(AIM OF THE TASK):
From the entries below, reproduce exactly the line containing "if (state_d != ST_RUN) begin", the line containing "mode_prev_q <= 1'b0;", and every line in between, with nothing added.

[Records contained in a dataset]
· · · · · · ·

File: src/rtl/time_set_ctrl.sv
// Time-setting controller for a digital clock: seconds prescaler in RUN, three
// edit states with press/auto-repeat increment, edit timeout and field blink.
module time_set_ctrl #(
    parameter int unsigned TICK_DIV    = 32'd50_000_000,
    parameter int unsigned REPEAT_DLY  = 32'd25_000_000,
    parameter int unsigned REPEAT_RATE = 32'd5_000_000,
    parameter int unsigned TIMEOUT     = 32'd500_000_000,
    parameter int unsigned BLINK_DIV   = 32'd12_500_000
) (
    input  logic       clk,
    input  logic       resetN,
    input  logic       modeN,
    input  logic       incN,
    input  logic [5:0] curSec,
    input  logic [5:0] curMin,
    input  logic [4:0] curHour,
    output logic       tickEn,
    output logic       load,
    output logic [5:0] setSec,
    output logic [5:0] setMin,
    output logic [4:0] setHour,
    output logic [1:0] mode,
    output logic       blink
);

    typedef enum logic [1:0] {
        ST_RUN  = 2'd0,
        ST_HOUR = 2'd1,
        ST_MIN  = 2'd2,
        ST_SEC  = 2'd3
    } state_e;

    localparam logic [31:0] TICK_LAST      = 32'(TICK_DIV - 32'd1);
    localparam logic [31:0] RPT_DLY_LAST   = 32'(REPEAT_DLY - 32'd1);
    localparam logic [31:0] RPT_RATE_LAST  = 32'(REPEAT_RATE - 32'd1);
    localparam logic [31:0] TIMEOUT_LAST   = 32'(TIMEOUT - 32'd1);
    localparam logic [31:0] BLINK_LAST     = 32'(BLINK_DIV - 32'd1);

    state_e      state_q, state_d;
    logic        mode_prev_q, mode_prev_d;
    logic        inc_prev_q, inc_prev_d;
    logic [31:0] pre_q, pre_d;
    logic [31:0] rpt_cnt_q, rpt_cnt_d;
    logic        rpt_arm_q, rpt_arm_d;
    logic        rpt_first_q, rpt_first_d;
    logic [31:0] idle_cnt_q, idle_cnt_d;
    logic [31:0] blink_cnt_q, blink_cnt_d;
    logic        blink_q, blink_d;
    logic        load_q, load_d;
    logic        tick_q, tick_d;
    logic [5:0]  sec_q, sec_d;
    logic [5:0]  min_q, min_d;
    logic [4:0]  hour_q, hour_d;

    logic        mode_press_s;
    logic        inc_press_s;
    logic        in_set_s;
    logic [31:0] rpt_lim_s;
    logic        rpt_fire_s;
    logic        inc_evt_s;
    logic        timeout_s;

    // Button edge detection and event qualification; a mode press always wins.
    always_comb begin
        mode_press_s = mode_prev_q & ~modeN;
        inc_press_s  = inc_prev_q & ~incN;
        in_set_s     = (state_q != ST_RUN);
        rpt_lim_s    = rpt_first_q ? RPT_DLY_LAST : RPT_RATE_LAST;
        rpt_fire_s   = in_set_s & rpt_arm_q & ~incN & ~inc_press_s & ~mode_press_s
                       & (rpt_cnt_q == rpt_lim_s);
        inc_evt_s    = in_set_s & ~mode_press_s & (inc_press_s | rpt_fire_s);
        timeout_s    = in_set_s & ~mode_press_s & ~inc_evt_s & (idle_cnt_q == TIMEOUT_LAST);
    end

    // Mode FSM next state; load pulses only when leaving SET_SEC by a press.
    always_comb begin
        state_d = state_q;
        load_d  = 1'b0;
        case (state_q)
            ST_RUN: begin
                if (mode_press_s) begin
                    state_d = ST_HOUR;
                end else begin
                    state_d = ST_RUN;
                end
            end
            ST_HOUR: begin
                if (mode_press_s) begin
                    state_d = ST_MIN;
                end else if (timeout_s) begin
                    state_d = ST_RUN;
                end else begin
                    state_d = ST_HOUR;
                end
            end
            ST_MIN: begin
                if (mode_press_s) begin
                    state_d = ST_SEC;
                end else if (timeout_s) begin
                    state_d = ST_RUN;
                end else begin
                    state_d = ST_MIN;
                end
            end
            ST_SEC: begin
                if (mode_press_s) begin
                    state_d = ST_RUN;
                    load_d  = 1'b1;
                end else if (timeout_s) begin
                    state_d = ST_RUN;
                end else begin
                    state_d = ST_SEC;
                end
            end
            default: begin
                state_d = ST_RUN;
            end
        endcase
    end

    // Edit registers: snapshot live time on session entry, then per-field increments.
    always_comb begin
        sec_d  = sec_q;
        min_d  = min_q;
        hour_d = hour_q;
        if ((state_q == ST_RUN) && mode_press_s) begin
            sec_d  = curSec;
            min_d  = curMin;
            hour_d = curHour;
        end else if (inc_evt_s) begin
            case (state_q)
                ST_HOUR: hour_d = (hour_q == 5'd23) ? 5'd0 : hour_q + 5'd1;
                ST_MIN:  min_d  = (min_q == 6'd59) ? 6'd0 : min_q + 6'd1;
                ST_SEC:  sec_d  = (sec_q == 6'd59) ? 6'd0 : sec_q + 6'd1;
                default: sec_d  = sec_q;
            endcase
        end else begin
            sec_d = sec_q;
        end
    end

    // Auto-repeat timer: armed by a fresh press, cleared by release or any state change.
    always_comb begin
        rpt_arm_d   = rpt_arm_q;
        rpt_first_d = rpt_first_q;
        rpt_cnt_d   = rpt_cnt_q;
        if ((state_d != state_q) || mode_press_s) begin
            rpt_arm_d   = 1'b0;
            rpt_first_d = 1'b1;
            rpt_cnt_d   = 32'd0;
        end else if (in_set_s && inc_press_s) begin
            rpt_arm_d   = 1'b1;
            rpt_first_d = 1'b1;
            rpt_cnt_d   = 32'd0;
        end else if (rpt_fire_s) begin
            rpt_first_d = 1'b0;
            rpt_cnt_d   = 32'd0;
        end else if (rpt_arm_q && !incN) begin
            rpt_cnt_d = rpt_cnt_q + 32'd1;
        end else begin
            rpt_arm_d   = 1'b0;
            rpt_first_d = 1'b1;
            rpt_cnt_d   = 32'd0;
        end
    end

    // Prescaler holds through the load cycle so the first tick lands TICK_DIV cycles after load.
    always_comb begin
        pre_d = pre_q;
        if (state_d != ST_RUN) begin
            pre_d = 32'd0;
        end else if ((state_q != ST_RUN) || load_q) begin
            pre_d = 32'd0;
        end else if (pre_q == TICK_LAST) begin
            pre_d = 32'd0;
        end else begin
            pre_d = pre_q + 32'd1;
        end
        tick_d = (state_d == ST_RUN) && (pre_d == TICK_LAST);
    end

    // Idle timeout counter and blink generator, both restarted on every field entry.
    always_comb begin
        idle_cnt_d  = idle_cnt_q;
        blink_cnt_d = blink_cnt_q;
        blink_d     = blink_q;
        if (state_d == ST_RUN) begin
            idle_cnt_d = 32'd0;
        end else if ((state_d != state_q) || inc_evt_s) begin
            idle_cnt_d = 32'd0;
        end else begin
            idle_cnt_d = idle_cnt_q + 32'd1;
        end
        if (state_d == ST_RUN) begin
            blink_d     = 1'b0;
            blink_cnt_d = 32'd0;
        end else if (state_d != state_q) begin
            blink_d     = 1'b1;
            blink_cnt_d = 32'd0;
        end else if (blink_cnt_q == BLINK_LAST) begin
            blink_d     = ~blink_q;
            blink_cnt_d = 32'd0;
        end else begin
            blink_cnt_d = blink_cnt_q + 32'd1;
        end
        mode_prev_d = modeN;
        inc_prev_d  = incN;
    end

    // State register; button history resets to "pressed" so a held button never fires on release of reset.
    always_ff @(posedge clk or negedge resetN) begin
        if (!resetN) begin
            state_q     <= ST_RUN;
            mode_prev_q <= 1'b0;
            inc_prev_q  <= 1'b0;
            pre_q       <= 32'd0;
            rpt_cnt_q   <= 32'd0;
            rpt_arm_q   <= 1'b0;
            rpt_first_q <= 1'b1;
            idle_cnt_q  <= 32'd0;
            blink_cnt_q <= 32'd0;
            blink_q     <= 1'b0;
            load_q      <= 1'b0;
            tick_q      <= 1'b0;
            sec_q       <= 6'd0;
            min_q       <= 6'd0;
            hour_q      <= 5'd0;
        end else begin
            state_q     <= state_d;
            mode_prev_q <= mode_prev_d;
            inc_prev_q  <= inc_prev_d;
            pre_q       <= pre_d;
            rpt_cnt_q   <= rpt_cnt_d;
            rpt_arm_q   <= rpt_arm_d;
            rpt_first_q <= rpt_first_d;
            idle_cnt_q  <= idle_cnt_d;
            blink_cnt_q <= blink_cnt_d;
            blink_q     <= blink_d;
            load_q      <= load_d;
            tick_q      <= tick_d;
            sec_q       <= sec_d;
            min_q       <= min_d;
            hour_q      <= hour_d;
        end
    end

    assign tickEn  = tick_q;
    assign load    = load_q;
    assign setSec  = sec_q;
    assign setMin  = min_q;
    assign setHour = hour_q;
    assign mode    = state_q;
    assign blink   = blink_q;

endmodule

· · · · · · ·

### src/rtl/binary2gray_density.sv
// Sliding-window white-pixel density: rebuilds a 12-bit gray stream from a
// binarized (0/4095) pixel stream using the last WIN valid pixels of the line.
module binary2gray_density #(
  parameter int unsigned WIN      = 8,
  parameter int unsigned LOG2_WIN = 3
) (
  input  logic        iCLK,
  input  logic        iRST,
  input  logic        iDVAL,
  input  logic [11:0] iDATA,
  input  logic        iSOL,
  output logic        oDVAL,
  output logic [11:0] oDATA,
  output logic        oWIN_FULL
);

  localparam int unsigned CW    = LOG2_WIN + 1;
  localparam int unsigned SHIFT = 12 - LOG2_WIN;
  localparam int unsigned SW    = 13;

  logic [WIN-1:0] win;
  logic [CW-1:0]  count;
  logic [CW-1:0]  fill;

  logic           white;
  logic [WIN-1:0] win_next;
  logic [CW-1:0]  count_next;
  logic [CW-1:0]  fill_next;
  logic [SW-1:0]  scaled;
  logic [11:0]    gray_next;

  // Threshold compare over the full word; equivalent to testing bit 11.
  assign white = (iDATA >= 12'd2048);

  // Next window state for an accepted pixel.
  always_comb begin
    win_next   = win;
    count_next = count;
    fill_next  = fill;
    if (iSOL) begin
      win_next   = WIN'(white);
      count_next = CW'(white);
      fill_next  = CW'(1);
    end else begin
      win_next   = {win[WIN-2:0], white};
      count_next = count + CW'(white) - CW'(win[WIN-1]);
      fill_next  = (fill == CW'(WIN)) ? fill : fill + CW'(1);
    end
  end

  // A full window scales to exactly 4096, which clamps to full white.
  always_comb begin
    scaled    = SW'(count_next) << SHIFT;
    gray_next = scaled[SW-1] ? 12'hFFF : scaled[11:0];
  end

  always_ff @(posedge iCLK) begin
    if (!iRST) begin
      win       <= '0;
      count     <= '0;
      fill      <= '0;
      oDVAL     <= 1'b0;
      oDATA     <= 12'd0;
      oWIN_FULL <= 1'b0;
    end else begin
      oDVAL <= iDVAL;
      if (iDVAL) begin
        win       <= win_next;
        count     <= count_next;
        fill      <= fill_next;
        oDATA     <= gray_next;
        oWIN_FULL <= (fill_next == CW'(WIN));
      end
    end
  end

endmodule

· · · · · · ·

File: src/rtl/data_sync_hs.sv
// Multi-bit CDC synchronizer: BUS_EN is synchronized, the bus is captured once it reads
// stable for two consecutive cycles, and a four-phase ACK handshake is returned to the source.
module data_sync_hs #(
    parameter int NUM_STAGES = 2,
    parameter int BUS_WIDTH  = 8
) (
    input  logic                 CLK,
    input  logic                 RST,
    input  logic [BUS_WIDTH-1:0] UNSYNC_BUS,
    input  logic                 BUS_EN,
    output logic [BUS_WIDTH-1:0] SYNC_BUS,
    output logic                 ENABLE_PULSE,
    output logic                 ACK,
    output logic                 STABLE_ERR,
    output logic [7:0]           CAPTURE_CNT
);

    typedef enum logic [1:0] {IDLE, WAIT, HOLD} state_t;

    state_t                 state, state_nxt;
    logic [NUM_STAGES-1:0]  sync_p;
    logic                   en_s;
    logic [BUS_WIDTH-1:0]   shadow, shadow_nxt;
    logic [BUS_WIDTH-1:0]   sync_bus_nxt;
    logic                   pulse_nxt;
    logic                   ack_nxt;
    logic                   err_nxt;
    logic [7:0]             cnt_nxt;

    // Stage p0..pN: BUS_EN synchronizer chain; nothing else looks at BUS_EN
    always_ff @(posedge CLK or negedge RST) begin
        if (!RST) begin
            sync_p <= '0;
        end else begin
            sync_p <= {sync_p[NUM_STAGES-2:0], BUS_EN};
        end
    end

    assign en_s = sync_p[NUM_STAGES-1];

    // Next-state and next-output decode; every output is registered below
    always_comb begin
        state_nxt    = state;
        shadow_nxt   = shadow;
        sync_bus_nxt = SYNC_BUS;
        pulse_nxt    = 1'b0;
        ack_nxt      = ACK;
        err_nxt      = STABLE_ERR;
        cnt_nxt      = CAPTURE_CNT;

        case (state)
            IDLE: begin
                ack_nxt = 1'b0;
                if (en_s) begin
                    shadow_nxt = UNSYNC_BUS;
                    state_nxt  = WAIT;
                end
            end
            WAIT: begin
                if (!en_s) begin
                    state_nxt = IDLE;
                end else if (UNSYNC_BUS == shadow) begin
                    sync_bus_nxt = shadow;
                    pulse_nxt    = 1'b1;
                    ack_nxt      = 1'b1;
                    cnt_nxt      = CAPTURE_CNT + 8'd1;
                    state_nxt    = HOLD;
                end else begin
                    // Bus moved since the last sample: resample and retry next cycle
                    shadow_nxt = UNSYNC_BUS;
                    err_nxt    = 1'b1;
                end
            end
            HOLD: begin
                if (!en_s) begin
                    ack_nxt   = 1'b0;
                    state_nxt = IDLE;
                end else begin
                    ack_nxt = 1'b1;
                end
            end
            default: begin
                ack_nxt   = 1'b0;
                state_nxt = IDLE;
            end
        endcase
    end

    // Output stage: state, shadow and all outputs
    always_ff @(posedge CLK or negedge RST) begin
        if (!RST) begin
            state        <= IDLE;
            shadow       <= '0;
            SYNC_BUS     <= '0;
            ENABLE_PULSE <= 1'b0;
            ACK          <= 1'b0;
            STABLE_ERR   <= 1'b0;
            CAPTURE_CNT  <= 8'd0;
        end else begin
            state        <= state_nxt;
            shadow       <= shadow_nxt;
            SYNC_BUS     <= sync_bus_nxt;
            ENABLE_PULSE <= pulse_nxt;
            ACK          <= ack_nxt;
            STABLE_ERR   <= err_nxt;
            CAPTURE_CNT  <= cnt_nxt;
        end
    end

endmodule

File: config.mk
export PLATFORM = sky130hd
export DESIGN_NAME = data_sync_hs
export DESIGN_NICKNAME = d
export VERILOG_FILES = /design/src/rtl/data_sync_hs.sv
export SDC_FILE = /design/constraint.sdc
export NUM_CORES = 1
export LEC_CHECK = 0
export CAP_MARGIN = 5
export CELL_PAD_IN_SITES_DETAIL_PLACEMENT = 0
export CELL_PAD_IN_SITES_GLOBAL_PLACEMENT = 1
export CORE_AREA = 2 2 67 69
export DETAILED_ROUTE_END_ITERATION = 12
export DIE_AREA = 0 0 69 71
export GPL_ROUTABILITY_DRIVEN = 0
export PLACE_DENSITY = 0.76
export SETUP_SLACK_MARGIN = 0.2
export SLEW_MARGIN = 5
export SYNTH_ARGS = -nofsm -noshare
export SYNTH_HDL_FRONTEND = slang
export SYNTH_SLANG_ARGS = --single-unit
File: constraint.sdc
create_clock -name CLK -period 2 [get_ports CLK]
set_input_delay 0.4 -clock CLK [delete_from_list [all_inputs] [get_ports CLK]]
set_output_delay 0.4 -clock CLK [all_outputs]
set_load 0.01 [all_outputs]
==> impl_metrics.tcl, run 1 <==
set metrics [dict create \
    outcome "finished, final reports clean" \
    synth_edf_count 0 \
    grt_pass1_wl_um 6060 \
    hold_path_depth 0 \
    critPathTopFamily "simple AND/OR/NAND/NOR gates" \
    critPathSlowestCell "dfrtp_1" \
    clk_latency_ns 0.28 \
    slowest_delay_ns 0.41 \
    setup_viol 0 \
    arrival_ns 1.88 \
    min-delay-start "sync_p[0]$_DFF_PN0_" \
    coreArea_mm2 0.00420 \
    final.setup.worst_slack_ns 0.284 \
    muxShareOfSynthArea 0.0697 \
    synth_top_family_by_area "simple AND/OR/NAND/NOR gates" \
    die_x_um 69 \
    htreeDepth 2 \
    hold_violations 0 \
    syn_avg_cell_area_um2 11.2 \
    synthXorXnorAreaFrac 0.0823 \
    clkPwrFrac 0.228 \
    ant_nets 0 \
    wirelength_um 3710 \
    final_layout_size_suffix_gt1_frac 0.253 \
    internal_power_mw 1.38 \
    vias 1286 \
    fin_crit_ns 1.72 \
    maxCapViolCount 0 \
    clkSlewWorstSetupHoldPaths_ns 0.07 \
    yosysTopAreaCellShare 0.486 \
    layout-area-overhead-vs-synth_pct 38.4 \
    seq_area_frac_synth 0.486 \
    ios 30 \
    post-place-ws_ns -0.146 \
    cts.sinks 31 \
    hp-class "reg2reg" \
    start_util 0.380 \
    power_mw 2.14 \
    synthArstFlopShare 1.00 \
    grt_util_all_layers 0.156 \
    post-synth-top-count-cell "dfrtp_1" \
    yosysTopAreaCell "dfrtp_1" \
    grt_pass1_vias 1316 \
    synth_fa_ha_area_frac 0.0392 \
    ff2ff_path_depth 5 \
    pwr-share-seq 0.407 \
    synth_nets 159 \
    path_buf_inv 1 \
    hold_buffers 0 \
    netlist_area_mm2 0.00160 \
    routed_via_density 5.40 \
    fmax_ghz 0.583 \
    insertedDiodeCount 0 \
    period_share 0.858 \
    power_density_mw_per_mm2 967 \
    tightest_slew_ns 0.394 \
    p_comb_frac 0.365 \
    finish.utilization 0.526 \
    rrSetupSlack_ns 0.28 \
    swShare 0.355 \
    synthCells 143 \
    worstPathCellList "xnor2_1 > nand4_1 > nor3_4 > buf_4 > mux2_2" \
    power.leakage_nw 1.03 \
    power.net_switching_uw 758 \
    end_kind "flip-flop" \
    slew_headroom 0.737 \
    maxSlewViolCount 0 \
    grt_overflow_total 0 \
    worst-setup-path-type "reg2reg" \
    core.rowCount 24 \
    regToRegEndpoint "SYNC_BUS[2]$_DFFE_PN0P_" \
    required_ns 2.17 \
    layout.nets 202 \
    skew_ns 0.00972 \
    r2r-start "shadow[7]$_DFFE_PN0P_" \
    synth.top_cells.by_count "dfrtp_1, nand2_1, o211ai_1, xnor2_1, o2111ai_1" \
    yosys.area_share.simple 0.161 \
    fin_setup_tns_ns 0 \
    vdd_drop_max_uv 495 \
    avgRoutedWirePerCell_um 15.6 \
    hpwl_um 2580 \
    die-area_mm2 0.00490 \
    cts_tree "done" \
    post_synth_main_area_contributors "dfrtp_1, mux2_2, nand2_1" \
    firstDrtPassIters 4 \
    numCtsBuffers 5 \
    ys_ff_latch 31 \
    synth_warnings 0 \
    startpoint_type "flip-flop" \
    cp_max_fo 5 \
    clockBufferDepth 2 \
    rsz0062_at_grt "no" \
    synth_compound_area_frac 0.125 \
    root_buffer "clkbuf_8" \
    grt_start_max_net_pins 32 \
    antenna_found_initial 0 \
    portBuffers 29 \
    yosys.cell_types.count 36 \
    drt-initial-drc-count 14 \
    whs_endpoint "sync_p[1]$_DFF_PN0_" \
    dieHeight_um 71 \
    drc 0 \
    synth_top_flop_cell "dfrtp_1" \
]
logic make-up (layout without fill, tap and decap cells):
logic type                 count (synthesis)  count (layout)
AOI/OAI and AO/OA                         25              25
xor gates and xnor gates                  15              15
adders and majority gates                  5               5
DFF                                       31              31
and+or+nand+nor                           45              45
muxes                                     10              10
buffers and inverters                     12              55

· · · · · · ·

(RESPONSE BOX):
        if (state_d != ST_RUN) begin
            pre_d = 32'd0;
        end else if ((state_q != ST_RUN) || load_q) begin
            pre_d = 32'd0;
        end else if (pre_q == TICK_LAST) begin
            pre_d = 32'd0;
        end else begin
            pre_d = pre_q + 32'd1;
        end
        tick_d = (state_d == ST_RUN) && (pre_d == TICK_LAST);
    end

    // Idle timeout counter and blink generator, both restarted on every field entry.
    always_comb begin
        idle_cnt_d  = idle_cnt_q;
        blink_cnt_d = blink_cnt_q;
        blink_d     = blink_q;
        if (state_d == ST_RUN) begin
            idle_cnt_d = 32'd0;
        end else if ((state_d != state_q) || inc_evt_s) begin
            idle_cnt_d = 32'd0;
        end else begin
            idle_cnt_d = idle_cnt_q + 32'd1;
        end
        if (state_d == ST_RUN) begin
            blink_d     = 1'b0;
            blink_cnt_d = 32'd0;
        end else if (state_d != state_q) begin
            blink_d     = 1'b1;
            blink_cnt_d = 32'd0;
        end else if (blink_cnt_q == BLINK_LAST) begin
            blink_d     = ~blink_q;
            blink_cnt_d = 32'd0;
        end else begin
            blink_cnt_d = blink_cnt_q + 32'd1;
        end
        mode_prev_d = modeN;
        inc_prev_d  = incN;
    end

    // State register; button history resets to "pressed" so a held button never fires on release of reset.
    always_ff @(posedge clk or negedge resetN) begin
        if (!resetN) begin
            state_q     <= ST_RUN;
            mode_prev_q <= 1'b0;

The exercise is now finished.